| What is expected |
The entries below must be repeated exactly. None may be skipped.
--
File: src/rtl/irq_prio_tree.sv
module irq_prio_tree
  import irq_ctrl_pkg::*;
#(
  parameter int N_SRC = 32,
  parameter int ID_W  = 6
) (
  input  logic [N_SRC-1:0]        vld_i,
  input  logic [N_SRC*PRIO_W-1:0] prio_i,
  output logic                    vld_o,
  output logic [ID_W-1:0]         id_o
);
  localparam int LEAVES = 2 ** $clog2(N_SRC);
  localparam int NODES  = 2 * LEAVES;

  logic              nd_vld  [NODES];
  logic [PRIO_W-1:0] nd_prio [NODES];
  logic [ID_W-1:0]   nd_id   [NODES];

  always_comb begin
    for (int n = 0; n < NODES; n++) begin
      nd_vld[n]  = 1'b0;
      nd_prio[n] = '0;
      nd_id[n]   = '0;
    end
    for (int k = 0; k < N_SRC; k++) begin
      nd_vld[LEAVES+k]  = vld_i[k];
      nd_prio[LEAVES+k] = prio_i[k*PRIO_W +: PRIO_W];
      nd_id[LEAVES+k]   = ID_W'(k);
    end
    // left child holds lower indices, so it keeps ties
    for (int n = LEAVES - 1; n >= 1; n--) begin
      if (nd_vld[2*n] && (!nd_vld[2*n+1] || nd_prio[2*n] <= nd_prio[2*n+1])) begin
        nd_vld[n]  = 1'b1;
        nd_prio[n] = nd_prio[2*n];
        nd_id[n]   = nd_id[2*n];
      end else begin
        nd_vld[n]  = nd_vld[2*n+1];
        nd_prio[n] = nd_prio[2*n+1];
        nd_id[n]   = nd_id[2*n+1];
      end
    end
  end

  assign vld_o = nd_vld[1];
  assign id_o  = nd_id[1];
endmodule

File: src/rtl/irq_ctrl.sv
module irq_ctrl
  import irq_ctrl_pkg::*;
#(
  parameter int N_SRC  = 32,
  parameter int DATA_W = 16,
  localparam int ADDR_W = $clog2(N_SRC + 3),
  localparam int ID_W   = $clog2(N_SRC + 1)
) (
  input  logic              clk_i,
  input  logic              rst_ni,
  input  logic [N_SRC-1:0]  req_i,
  input  logic              cfg_we_i,
  input  logic [ADDR_W-1:0] cfg_addr_i,
  input  logic [DATA_W-1:0] cfg_wdata_i,
  output logic [DATA_W-1:0] cfg_rdata_o,
  output logic              fiq_no,
  output logic              irq_no,
  output logic [ID_W-1:0]   fiq_id_o,
  output logic [ID_W-1:0]   irq_id_o
);
  localparam logic [ID_W-1:0] ID_NONE = '1;

  src_cfg_t [N_SRC-1:0]    cfg;
  logic                    sec_mask;
  logic [N_SRC-1:0]        fast_vld_q, norm_vld_q;
  logic [N_SRC*PRIO_W-1:0] prio_q;
  logic                    fast_win, norm_win;
  logic [ID_W-1:0]         fast_id, norm_id;
  logic                    fiq_n_q, irq_n_q;
  logic [ID_W-1:0]         fiq_id_q, irq_id_q;

  irq_cfg_regs #(.N_SRC(N_SRC), .ADDR_W(ADDR_W), .DATA_W(DATA_W), .ID_W(ID_W)) u_regs (
    .clk_i, .rst_ni,
    .we_i(cfg_we_i), .addr_i(cfg_addr_i), .wdata_i(cfg_wdata_i),
    .fiq_id_i(fiq_id_q), .irq_id_i(irq_id_q),
    .cfg_o(cfg), .sec_mask_o(sec_mask), .rdata_o(cfg_rdata_o)
  );

  // stage 1: qualify and steer
  always_ff @(posedge clk_i or negedge rst_ni) begin
    if (!rst_ni) begin
      fast_vld_q <= '0;
      norm_vld_q <= '0;
      prio_q     <= '0;
    end else begin
      for (int k = 0; k < N_SRC; k++) begin
        fast_vld_q[k] <= req_i[k] && cfg[k].en && !(cfg[k].sec && sec_mask) &&  cfg[k].fast;
        norm_vld_q[k] <= req_i[k] && cfg[k].en && !(cfg[k].sec && sec_mask) && !cfg[k].fast;
        prio_q[k*PRIO_W +: PRIO_W] <= cfg[k].prio;
      end
    end
  end

  irq_prio_tree #(.N_SRC(N_SRC), .ID_W(ID_W)) u_fast_tree (
    .vld_i(fast_vld_q), .prio_i(prio_q), .vld_o(fast_win), .id_o(fast_id)
  );

  irq_prio_tree #(.N_SRC(N_SRC), .ID_W(ID_W)) u_norm_tree (
    .vld_i(norm_vld_q), .prio_i(prio_q), .vld_o(norm_win), .id_o(norm_id)
  );

  // stage 2: lines and IDs move together
  always_ff @(posedge clk_i or negedge rst_ni) begin
    if (!rst_ni) begin
      fiq_n_q  <= 1'b1;
      irq_n_q  <= 1'b1;
      fiq_id_q <= ID_NONE;
      irq_id_q <= ID_NONE;
    end else begin
      fiq_n_q  <= !fast_win;
      irq_n_q  <= !norm_win;
      fiq_id_q <= fast_win ? fast_id : ID_NONE;
      irq_id_q <= norm_win ? norm_id : ID_NONE;
    end
  end

  assign fiq_no   = fiq_n_q;
  assign irq_no   = irq_n_q;
  assign fiq_id_o = fiq_id_q;
  assign irq_id_o = irq_id_q;

  // no raised line two samples back means both lines idle
  a_r2_idle_quiet: assert property (@(posedge clk_i) disable iff (!rst_ni)
    ($past(req_i, 2) == '0) |-> (fiq_no && irq_no));

  // a reported winner had its request raised at the matching sample
  a_r11_fiq_pending: assert property (@(posedge clk_i) disable iff (!rst_ni)
    (fiq_id_o != ID_NONE) |-> (|($past(req_i, 2) & (N_SRC'(1) << fiq_id_o))));

  a_r11_irq_pending: assert property (@(posedge clk_i) disable iff (!rst_ni)
    (irq_id_o != ID_NONE) |-> (|($past(req_i, 2) & (N_SRC'(1) << irq_id_o))));

  // one source never wins both groups
  a_r5_disjoint: assert property (@(posedge clk_i) disable iff (!rst_ni)
    (fiq_id_o != ID_NONE && irq_id_o != ID_NONE) |-> (fiq_id_o != irq_id_o));

  // identifiers stay in range or none
  a_r10_id_range: assert property (@(posedge clk_i) disable iff (!rst_ni)
    (fiq_id_o == ID_NONE || int'(fiq_id_o) < N_SRC) && (irq_id_o == ID_NONE || int'(irq_id_o) < N_SRC));
endmodule
<file path="config.mk">
export PLATFORM = sky130hd
export DESIGN_NAME = pin_deglitch_filter
export DESIGN_NICKNAME = d
export VERILOG_FILES = /design/src/rtl/deb_pkg.sv /design/src/rtl/deb_sync.sv /design/src/rtl/deb_prescale.sv /design/src/rtl/deb_core.sv /design/src/rtl/pin_deglitch_filter.sv
export SDC_FILE = /design/constraint.sdc
export NUM_CORES = 1
export LEC_CHECK = 0
export CAP_MARGIN = 20
export CORE_UTILIZATION = 40
export CTS_BUF_LIST = sky130_fd_sc_hd__clkbuf_4 sky130_fd_sc_hd__clkbuf_8
export DETAILED_ROUTE_END_ITERATION = 12
export PLACE_DENSITY = 0.62
export SKIP_LAST_GASP = 1
export SLEW_MARGIN = 30
export SYNTH_ARGS = -nofsm -noshare
export SYNTH_HDL_FRONTEND = slang
export SYNTH_SLANG_ARGS = --single-unit
</file>
<file path="constraint.sdc">
create_clock -name clk -period 1.9 [get_ports clk]
set_input_delay 0.38 -clock clk [delete_from_list [all_inputs] [get_ports clk]]
set_output_delay 0.38 -clock clk [all_outputs]
set_load 0.02 [all_outputs]
</file>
--
| Expected output |
File: src/rtl/irq_prio_tree.sv
module irq_prio_tree
  import irq_ctrl_pkg::*;
#(
  parameter int N_SRC = 32,
  parameter int ID_W  = 6
) (
  input  logic [N_SRC-1:0]        vld_i,
  input  logic [N_SRC*PRIO_W-1:0] prio_i,
  output logic                    vld_o,
  output logic [ID_W-1:0]         id_o
);
  localparam int LEAVES = 2 ** $clog2(N_SRC);
  localparam int NODES  = 2 * LEAVES;

  logic              nd_vld  [NODES];
  logic [PRIO_W-1:0] nd_prio [NODES];
  logic [ID_W-1:0]   nd_id   [NODES];

  always_comb begin
    for (int n = 0; n < NODES; n++) begin
      nd_vld[n]  = 1'b0;
      nd_prio[n] = '0;
      nd_id[n]   = '0;
    end
    for (int k = 0; k < N_SRC; k++) begin
      nd_vld[LEAVES+k]  = vld_i[k];
      nd_prio[LEAVES+k] = prio_i[k*PRIO_W +: PRIO_W];
      nd_id[LEAVES+k]   = ID_W'(k);
    end
    // left child holds lower indices, so it keeps ties
    for (int n = LEAVES - 1; n >= 1; n--) begin
      if (nd_vld[2*n] && (!nd_vld[2*n+1] || nd_prio[2*n] <= nd_prio[2*n+1])) begin
        nd_vld[n]  = 1'b1;
        nd_prio[n] = nd_prio[2*n];
        nd_id[n]   = nd_id[2*n];
      end else begin
        nd_vld[n]  = nd_vld[2*n+1];
        nd_prio[n] = nd_prio[2*n+1];
        nd_id[n]   = nd_id[2*n+1];
      end
    end
  end

  assign vld_o = nd_vld[1];
  assign id_o  = nd_id[1];
endmodule

File: src/rtl/irq_ctrl.sv
module irq_ctrl
  import irq_ctrl_pkg::*;
#(
  parameter int N_SRC  = 32,
  parameter int DATA_W = 16,
  localparam int ADDR_W = $clog2(N_SRC + 3),
  localparam int ID_W   = $clog2(N_SRC + 1)
) (
  input  logic              clk_i,
  input  logic              rst_ni,
  input  logic [N_SRC-1:0]  req_i,
  input  logic              cfg_we_i,
  input  logic [ADDR_W-1:0] cfg_addr_i,
  input  logic [DATA_W-1:0] cfg_wdata_i,
  output logic [DATA_W-1:0] cfg_rdata_o,
  output logic              fiq_no,
  output logic              irq_no,
  output logic [ID_W-1:0]   fiq_id_o,
  output logic [ID_W-1:0]   irq_id_o
);
  localparam logic [ID_W-1:0] ID_NONE = '1;

  src_cfg_t [N_SRC-1:0]    cfg;
  logic                    sec_mask;
  logic [N_SRC-1:0]        fast_vld_q, norm_vld_q;
  logic [N_SRC*PRIO_W-1:0] prio_q;
  logic                    fast_win, norm_win;
  logic [ID_W-1:0]         fast_id, norm_id;
  logic                    fiq_n_q, irq_n_q;
  logic [ID_W-1:0]         fiq_id_q, irq_id_q;

  irq_cfg_regs #(.N_SRC(N_SRC), .ADDR_W(ADDR_W), .DATA_W(DATA_W), .ID_W(ID_W)) u_regs (
    .clk_i, .rst_ni,
    .we_i(cfg_we_i), .addr_i(cfg_addr_i), .wdata_i(cfg_wdata_i),
    .fiq_id_i(fiq_id_q), .irq_id_i(irq_id_q),
    .cfg_o(cfg), .sec_mask_o(sec_mask), .rdata_o(cfg_rdata_o)
  );

  // stage 1: qualify and steer
  always_ff @(posedge clk_i or negedge rst_ni) begin
    if (!rst_ni) begin
      fast_vld_q <= '0;
      norm_vld_q <= '0;
      prio_q     <= '0;
    end else begin
      for (int k = 0; k < N_SRC; k++) begin
        fast_vld_q[k] <= req_i[k] && cfg[k].en && !(cfg[k].sec && sec_mask) &&  cfg[k].fast;
        norm_vld_q[k] <= req_i[k] && cfg[k].en && !(cfg[k].sec && sec_mask) && !cfg[k].fast;
        prio_q[k*PRIO_W +: PRIO_W] <= cfg[k].prio;
      end
    end
  end

  irq_prio_tree #(.N_SRC(N_SRC), .ID_W(ID_W)) u_fast_tree (
    .vld_i(fast_vld_q), .prio_i(prio_q), .vld_o(fast_win), .id_o(fast_id)
  );

  irq_prio_tree #(.N_SRC(N_SRC), .ID_W(ID_W)) u_norm_tree (
    .vld_i(norm_vld_q), .prio_i(prio_q), .vld_o(norm_win), .id_o(norm_id)
  );

  // stage 2: lines and IDs move together
  always_ff @(posedge clk_i or negedge rst_ni) begin
    if (!rst_ni) begin
      fiq_n_q  <= 1'b1;
      irq_n_q  <= 1'b1;
      fiq_id_q <= ID_NONE;
      irq_id_q <= ID_NONE;
    end else begin
      fiq_n_q  <= !fast_win;
      irq_n_q  <= !norm_win;
      fiq_id_q <= fast_win ? fast_id : ID_NONE;
      irq_id_q <= norm_win ? norm_id : ID_NONE;
    end
  end

  assign fiq_no   = fiq_n_q;
  assign irq_no   = irq_n_q;
  assign fiq_id_o = fiq_id_q;
  assign irq_id_o = irq_id_q;

  // no raised line two samples back means both lines idle
  a_r2_idle_quiet: assert property (@(posedge clk_i) disable iff (!rst_ni)
    ($past(req_i, 2) == '0) |-> (fiq_no && irq_no));

  // a reported winner had its request raised at the matching sample
  a_r11_fiq_pending: assert property (@(posedge clk_i) disable iff (!rst_ni)
    (fiq_id_o != ID_NONE) |-> (|($past(req_i, 2) & (N_SRC'(1) << fiq_id_o))));

  a_r11_irq_pending: assert property (@(posedge clk_i) disable iff (!rst_ni)
    (irq_id_o != ID_NONE) |-> (|($past(req_i, 2) & (N_SRC'(1) << irq_id_o))));

  // one source never wins both groups
  a_r5_disjoint: assert property (@(posedge clk_i) disable iff (!rst_ni)
    (fiq_id_o != ID_NONE && irq_id_o != ID_NONE) |-> (fiq_id_o != irq_id_o));

  // identifiers stay in range or none
  a_r10_id_range: assert property (@(posedge clk_i) disable iff (!rst_ni)
    (fiq_id_o == ID_NONE || int'(fiq_id_o) < N_SRC) && (irq_id_o == ID_NONE || int'(irq_id_o) < N_SRC));
endmodule
<file path="config.mk">
export PLATFORM = sky130hd
export DESIGN_NAME = pin_deglitch_filter
export DESIGN_NICKNAME = d
export VERILOG_FILES = /design/src/rtl/deb_pkg.sv /design/src/rtl/deb_sync.sv /design/src/rtl/deb_prescale.sv /design/src/rtl/deb_core.sv /design/src/rtl/pin_deglitch_filter.sv
export SDC_FILE = /design/constraint.sdc
export NUM_CORES = 1
export LEC_CHECK = 0
export CAP_MARGIN = 20
export CORE_UTILIZATION = 40
export CTS_BUF_LIST = sky130_fd_sc_hd__clkbuf_4 sky130_fd_sc_hd__clkbuf_8
export DETAILED_ROUTE_END_ITERATION = 12
export PLACE_DENSITY = 0.62
export SKIP_LAST_GASP = 1
export SLEW_MARGIN = 30
export SYNTH_ARGS = -nofsm -noshare
export SYNTH_HDL_FRONTEND = slang
export SYNTH_SLANG_ARGS = --single-unit
</file>
<file path="constraint.sdc">
create_clock -name clk -period 1.9 [get_ports clk]
set_input_delay 0.38 -clock clk [delete_from_list [all_inputs] [get_ports clk]]
set_output_delay 0.38 -clock clk [all_outputs]
set_load 0.02 [all_outputs]
</file>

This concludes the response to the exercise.